## What is required
The answer must consist of every line from the data that holds the string "when".

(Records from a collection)
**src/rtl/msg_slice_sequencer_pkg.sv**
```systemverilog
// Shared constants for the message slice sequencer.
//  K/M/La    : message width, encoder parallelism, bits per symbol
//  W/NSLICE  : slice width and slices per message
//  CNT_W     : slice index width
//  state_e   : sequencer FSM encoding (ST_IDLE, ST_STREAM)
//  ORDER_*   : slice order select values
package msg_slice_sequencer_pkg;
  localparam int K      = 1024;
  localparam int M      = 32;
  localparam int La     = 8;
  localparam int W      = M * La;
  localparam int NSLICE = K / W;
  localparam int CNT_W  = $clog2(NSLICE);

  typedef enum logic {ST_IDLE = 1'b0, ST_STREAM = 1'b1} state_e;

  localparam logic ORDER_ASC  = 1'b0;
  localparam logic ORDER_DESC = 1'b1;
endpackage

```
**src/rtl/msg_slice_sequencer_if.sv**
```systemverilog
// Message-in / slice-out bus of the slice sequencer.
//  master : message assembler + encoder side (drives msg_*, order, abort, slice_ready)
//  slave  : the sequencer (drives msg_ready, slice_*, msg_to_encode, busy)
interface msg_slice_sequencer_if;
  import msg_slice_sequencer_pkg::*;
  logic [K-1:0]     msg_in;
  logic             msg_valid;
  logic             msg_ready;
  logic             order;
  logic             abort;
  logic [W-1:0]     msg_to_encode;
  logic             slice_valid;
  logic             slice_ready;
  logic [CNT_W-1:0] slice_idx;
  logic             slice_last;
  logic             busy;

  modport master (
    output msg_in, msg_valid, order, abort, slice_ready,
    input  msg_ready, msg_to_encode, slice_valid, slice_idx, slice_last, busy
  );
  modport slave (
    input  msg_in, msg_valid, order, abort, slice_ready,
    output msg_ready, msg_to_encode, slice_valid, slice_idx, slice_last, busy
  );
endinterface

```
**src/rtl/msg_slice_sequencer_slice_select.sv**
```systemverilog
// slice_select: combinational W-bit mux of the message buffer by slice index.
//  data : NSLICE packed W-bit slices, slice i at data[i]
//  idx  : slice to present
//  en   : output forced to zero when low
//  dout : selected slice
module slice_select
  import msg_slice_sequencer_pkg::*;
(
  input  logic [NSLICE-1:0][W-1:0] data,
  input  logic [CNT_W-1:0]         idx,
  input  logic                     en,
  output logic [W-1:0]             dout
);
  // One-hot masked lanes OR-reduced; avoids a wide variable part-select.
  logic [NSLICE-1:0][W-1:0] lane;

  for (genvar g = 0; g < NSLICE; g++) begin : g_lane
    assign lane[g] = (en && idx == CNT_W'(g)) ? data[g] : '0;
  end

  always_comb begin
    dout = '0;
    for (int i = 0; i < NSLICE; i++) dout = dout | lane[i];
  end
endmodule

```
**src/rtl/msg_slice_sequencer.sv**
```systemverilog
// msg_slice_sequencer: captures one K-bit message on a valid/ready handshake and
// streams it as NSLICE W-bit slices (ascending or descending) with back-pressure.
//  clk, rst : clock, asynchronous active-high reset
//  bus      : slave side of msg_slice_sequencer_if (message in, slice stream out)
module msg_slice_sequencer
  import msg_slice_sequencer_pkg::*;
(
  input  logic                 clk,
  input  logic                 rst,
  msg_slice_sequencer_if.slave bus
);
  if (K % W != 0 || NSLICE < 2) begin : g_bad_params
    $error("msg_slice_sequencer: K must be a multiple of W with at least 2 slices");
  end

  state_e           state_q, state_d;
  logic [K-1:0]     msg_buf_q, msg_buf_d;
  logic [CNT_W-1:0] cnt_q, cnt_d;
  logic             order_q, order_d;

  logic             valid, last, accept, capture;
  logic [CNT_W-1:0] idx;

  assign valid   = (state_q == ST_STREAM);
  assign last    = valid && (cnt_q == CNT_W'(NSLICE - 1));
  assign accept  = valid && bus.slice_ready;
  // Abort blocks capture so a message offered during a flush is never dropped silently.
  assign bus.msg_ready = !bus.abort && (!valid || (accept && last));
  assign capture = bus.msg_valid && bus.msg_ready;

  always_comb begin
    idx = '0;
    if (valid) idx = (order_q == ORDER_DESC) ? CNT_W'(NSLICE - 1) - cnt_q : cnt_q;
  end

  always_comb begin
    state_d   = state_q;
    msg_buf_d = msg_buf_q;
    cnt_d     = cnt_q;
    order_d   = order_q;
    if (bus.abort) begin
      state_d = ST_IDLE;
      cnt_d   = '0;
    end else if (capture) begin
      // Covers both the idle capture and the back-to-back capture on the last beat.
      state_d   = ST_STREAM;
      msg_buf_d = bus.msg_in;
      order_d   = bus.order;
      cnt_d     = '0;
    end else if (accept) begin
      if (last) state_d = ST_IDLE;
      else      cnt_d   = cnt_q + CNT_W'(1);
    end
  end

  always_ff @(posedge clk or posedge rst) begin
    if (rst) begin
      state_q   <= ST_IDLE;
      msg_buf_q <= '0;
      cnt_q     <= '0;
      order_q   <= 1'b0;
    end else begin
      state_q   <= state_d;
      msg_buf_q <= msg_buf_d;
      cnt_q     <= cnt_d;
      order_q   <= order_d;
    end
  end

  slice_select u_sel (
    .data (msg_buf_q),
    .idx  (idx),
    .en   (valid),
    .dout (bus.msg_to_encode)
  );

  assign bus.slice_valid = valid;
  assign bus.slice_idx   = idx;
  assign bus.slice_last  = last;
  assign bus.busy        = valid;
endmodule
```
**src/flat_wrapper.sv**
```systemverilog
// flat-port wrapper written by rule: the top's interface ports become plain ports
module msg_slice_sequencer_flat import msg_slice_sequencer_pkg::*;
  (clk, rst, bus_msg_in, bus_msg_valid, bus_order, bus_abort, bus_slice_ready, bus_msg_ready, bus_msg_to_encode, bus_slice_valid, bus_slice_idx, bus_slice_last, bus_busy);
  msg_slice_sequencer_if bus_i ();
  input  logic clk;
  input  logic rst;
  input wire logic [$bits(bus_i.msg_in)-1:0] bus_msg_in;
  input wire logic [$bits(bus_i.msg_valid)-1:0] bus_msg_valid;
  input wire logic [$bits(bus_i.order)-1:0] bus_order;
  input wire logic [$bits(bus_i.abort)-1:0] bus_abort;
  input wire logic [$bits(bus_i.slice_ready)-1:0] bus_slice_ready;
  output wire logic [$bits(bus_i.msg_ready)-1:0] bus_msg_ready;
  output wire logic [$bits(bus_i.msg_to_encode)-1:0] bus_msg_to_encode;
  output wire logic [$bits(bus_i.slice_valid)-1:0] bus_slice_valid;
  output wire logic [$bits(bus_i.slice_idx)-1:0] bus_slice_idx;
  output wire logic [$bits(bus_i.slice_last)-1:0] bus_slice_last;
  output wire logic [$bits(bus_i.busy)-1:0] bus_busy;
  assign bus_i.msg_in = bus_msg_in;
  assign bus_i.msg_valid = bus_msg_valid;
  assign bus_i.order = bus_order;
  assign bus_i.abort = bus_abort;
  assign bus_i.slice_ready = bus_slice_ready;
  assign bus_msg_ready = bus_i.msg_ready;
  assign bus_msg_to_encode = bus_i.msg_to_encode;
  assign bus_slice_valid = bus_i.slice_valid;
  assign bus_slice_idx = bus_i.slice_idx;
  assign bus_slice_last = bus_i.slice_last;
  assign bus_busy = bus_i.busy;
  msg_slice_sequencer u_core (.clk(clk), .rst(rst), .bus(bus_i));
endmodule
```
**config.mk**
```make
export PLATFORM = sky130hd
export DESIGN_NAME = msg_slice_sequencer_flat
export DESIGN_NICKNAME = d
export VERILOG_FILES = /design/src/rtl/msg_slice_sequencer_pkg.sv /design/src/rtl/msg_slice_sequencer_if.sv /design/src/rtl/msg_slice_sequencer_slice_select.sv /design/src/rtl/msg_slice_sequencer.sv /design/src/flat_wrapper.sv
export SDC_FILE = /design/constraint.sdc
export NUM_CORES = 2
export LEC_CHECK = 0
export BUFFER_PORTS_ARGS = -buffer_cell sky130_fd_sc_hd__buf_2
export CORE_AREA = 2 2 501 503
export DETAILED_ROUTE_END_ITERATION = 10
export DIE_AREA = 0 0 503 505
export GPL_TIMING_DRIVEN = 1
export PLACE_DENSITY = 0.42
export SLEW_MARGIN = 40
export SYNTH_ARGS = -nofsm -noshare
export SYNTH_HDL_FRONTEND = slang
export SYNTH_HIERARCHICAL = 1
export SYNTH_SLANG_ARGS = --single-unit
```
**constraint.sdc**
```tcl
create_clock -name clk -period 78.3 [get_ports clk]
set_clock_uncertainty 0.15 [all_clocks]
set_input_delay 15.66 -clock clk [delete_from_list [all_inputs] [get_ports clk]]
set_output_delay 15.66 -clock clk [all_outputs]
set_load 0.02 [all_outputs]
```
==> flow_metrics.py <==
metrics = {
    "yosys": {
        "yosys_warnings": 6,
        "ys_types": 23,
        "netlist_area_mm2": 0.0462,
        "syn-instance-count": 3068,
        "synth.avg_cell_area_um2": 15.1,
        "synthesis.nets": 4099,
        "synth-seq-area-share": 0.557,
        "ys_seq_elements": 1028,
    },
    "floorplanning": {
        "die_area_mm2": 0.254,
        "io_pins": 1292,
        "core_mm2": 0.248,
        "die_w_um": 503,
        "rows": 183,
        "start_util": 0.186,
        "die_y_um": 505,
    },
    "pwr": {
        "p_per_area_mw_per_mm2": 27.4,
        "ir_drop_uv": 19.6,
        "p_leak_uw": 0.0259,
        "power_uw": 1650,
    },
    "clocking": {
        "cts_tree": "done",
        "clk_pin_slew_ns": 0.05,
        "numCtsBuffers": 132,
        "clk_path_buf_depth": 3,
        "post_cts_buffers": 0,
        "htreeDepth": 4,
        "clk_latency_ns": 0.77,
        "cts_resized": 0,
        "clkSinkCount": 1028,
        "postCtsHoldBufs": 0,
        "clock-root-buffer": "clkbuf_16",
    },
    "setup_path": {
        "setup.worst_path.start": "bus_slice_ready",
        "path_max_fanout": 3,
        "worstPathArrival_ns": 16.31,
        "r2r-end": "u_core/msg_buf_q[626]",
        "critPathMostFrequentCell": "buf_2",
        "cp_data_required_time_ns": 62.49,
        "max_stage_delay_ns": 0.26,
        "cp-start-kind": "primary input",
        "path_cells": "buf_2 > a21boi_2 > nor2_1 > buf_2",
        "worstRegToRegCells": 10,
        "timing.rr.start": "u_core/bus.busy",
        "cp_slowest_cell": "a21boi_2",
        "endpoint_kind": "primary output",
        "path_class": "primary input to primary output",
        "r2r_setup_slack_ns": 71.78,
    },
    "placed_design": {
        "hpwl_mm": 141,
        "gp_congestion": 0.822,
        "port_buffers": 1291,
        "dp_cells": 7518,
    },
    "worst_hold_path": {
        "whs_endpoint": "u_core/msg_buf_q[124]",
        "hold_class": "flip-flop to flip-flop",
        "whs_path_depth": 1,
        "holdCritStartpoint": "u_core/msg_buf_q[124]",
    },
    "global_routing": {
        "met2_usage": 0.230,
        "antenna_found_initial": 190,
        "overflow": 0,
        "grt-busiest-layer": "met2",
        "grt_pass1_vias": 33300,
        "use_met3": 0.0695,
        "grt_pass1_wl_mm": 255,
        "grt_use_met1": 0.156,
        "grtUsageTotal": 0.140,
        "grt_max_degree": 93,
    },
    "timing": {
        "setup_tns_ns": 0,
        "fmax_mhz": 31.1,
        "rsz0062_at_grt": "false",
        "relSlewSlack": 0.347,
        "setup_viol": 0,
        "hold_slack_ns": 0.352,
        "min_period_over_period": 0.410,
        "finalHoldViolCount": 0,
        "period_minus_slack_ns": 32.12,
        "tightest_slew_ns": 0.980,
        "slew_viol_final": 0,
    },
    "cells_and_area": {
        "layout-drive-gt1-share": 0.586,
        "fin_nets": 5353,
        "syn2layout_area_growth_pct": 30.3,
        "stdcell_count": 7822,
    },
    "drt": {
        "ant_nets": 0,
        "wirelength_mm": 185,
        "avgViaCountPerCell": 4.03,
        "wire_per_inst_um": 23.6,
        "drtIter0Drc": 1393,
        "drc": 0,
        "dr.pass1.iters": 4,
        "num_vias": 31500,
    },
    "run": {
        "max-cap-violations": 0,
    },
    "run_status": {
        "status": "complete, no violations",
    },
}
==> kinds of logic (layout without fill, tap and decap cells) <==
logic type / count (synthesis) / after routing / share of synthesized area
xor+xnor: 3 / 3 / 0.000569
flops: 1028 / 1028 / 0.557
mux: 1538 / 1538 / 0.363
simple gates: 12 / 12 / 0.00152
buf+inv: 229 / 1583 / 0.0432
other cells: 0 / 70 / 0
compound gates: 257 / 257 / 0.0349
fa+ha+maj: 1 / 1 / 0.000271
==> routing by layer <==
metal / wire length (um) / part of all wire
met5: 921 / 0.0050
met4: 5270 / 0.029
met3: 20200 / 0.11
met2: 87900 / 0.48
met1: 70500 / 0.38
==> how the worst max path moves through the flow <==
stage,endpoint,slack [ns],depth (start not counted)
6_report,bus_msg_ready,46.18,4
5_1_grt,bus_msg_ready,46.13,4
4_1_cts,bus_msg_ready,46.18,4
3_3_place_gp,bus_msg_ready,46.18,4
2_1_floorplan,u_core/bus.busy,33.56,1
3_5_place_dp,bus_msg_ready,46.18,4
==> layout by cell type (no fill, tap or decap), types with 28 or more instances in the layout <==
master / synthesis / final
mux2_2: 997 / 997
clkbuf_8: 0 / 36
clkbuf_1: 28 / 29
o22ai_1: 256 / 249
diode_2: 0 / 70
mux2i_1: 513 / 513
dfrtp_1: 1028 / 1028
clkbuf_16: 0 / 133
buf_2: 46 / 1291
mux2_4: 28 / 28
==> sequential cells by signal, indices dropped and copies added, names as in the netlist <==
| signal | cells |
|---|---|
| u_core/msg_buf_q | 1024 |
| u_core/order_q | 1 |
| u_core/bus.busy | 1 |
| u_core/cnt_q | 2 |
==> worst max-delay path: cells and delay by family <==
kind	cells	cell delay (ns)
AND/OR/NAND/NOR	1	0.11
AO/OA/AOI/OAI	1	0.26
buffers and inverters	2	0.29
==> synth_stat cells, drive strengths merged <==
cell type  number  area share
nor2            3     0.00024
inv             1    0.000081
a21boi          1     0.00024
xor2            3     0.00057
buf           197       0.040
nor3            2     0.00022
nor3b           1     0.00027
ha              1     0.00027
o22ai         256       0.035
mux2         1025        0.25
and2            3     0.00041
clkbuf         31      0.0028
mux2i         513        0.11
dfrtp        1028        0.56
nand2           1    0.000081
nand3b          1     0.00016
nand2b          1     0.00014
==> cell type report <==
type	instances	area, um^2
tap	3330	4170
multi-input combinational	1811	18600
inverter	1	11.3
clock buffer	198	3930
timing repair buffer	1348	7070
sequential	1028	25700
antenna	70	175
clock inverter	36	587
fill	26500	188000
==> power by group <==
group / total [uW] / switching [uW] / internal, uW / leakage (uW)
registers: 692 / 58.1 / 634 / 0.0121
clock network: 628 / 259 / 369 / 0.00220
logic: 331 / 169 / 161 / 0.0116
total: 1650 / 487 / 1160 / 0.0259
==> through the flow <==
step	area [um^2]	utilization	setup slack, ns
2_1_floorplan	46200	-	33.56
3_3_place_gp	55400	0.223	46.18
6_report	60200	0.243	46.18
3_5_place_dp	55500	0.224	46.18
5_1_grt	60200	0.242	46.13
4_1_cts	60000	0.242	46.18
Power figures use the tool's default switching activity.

---

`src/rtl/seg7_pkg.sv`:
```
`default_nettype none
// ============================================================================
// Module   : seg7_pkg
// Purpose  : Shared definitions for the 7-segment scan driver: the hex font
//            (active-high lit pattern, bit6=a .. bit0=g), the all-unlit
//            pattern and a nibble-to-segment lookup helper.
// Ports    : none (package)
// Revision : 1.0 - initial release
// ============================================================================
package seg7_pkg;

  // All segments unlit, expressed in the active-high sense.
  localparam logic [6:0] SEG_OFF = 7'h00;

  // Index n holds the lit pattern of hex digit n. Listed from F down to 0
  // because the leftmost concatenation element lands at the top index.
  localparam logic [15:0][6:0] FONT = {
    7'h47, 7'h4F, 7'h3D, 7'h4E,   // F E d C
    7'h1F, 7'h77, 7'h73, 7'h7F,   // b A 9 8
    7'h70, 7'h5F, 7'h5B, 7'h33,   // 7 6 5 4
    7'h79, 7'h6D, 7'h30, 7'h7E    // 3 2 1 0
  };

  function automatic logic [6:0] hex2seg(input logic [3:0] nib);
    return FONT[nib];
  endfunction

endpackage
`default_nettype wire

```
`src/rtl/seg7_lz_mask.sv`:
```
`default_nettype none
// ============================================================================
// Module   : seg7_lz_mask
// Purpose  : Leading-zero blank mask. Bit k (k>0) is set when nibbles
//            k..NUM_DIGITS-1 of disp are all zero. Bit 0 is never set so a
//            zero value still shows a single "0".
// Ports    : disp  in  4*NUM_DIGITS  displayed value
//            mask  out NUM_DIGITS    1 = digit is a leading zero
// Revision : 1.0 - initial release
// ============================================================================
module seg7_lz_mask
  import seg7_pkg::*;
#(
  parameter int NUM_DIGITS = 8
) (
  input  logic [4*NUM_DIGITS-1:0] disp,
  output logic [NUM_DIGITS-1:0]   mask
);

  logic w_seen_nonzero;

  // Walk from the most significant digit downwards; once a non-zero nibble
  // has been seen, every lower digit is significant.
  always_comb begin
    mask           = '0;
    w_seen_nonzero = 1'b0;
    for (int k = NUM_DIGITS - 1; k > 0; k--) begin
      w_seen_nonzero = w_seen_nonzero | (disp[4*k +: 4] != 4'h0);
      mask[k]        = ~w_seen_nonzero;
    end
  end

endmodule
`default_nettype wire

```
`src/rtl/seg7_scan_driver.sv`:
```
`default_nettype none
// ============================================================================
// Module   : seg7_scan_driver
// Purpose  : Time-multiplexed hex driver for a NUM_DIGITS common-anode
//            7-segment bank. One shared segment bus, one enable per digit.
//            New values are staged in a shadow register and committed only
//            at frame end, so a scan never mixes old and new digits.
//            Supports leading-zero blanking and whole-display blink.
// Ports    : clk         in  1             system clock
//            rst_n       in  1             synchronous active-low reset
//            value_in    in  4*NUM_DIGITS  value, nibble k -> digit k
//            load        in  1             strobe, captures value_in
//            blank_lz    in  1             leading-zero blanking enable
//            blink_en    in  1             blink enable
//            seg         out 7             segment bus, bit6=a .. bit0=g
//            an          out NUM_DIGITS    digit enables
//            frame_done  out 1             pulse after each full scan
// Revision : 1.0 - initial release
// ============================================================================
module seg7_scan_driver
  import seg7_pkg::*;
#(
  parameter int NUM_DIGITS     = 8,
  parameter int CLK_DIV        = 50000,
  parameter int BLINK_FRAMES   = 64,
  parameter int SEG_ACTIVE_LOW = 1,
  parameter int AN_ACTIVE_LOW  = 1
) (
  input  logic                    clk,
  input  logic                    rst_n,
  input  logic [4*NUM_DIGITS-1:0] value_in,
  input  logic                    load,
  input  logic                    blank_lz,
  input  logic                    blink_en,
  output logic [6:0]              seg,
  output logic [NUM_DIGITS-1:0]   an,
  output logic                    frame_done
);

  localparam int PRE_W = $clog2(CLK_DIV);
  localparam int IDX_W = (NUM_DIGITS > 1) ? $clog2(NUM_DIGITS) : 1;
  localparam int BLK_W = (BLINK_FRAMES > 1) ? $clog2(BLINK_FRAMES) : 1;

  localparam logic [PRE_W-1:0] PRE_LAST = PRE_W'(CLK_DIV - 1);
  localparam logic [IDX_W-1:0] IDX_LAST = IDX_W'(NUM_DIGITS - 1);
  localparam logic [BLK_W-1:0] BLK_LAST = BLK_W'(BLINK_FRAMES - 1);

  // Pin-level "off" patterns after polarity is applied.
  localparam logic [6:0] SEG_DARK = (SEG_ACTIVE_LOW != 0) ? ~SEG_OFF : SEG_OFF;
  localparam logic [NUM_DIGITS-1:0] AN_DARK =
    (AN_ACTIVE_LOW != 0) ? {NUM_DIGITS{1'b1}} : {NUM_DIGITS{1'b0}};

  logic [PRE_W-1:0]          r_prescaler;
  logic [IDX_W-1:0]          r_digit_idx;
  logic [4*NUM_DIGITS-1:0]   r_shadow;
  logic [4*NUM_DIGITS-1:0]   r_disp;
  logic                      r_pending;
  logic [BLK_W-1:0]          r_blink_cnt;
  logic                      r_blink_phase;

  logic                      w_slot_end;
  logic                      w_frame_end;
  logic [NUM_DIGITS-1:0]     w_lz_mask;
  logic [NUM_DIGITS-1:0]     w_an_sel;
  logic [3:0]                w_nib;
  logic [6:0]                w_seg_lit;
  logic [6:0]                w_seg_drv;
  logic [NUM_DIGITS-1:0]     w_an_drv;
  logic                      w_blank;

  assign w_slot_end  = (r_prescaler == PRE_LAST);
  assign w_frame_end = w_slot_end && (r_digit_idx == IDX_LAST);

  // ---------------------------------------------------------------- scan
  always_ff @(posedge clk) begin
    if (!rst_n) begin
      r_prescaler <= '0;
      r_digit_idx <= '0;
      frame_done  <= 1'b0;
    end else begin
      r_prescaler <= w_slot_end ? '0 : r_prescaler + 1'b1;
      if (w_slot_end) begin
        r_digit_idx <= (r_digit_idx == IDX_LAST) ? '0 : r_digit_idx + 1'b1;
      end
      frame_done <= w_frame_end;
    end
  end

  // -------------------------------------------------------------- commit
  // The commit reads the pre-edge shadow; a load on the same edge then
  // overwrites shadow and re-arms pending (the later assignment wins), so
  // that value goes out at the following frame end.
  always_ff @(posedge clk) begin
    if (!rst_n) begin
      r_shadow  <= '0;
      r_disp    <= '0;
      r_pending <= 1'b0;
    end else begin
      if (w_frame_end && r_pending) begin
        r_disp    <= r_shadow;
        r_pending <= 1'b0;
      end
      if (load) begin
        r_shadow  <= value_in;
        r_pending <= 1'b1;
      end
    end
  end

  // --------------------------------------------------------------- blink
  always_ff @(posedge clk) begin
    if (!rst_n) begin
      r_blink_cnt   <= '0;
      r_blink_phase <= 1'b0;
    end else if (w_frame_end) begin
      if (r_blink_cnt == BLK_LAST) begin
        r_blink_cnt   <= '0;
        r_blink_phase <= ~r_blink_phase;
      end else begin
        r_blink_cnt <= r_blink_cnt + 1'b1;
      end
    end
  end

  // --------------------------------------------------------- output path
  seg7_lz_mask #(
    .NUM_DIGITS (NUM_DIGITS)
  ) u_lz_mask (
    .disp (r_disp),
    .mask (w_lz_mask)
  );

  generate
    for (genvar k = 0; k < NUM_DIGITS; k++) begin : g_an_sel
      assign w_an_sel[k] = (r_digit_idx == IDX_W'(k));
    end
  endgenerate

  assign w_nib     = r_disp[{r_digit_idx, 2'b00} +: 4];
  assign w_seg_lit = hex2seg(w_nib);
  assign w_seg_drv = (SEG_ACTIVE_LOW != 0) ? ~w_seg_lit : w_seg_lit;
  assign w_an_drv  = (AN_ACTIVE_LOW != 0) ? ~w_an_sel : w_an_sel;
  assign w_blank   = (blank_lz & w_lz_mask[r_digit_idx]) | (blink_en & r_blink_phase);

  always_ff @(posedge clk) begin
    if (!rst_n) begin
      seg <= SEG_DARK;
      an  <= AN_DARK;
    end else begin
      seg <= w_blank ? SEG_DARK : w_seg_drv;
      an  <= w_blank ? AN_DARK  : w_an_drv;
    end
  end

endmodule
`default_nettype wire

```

## Problem solution
//  en   : output forced to zero when low
// Purpose  : Leading-zero blank mask. Bit k (k>0) is set when nibbles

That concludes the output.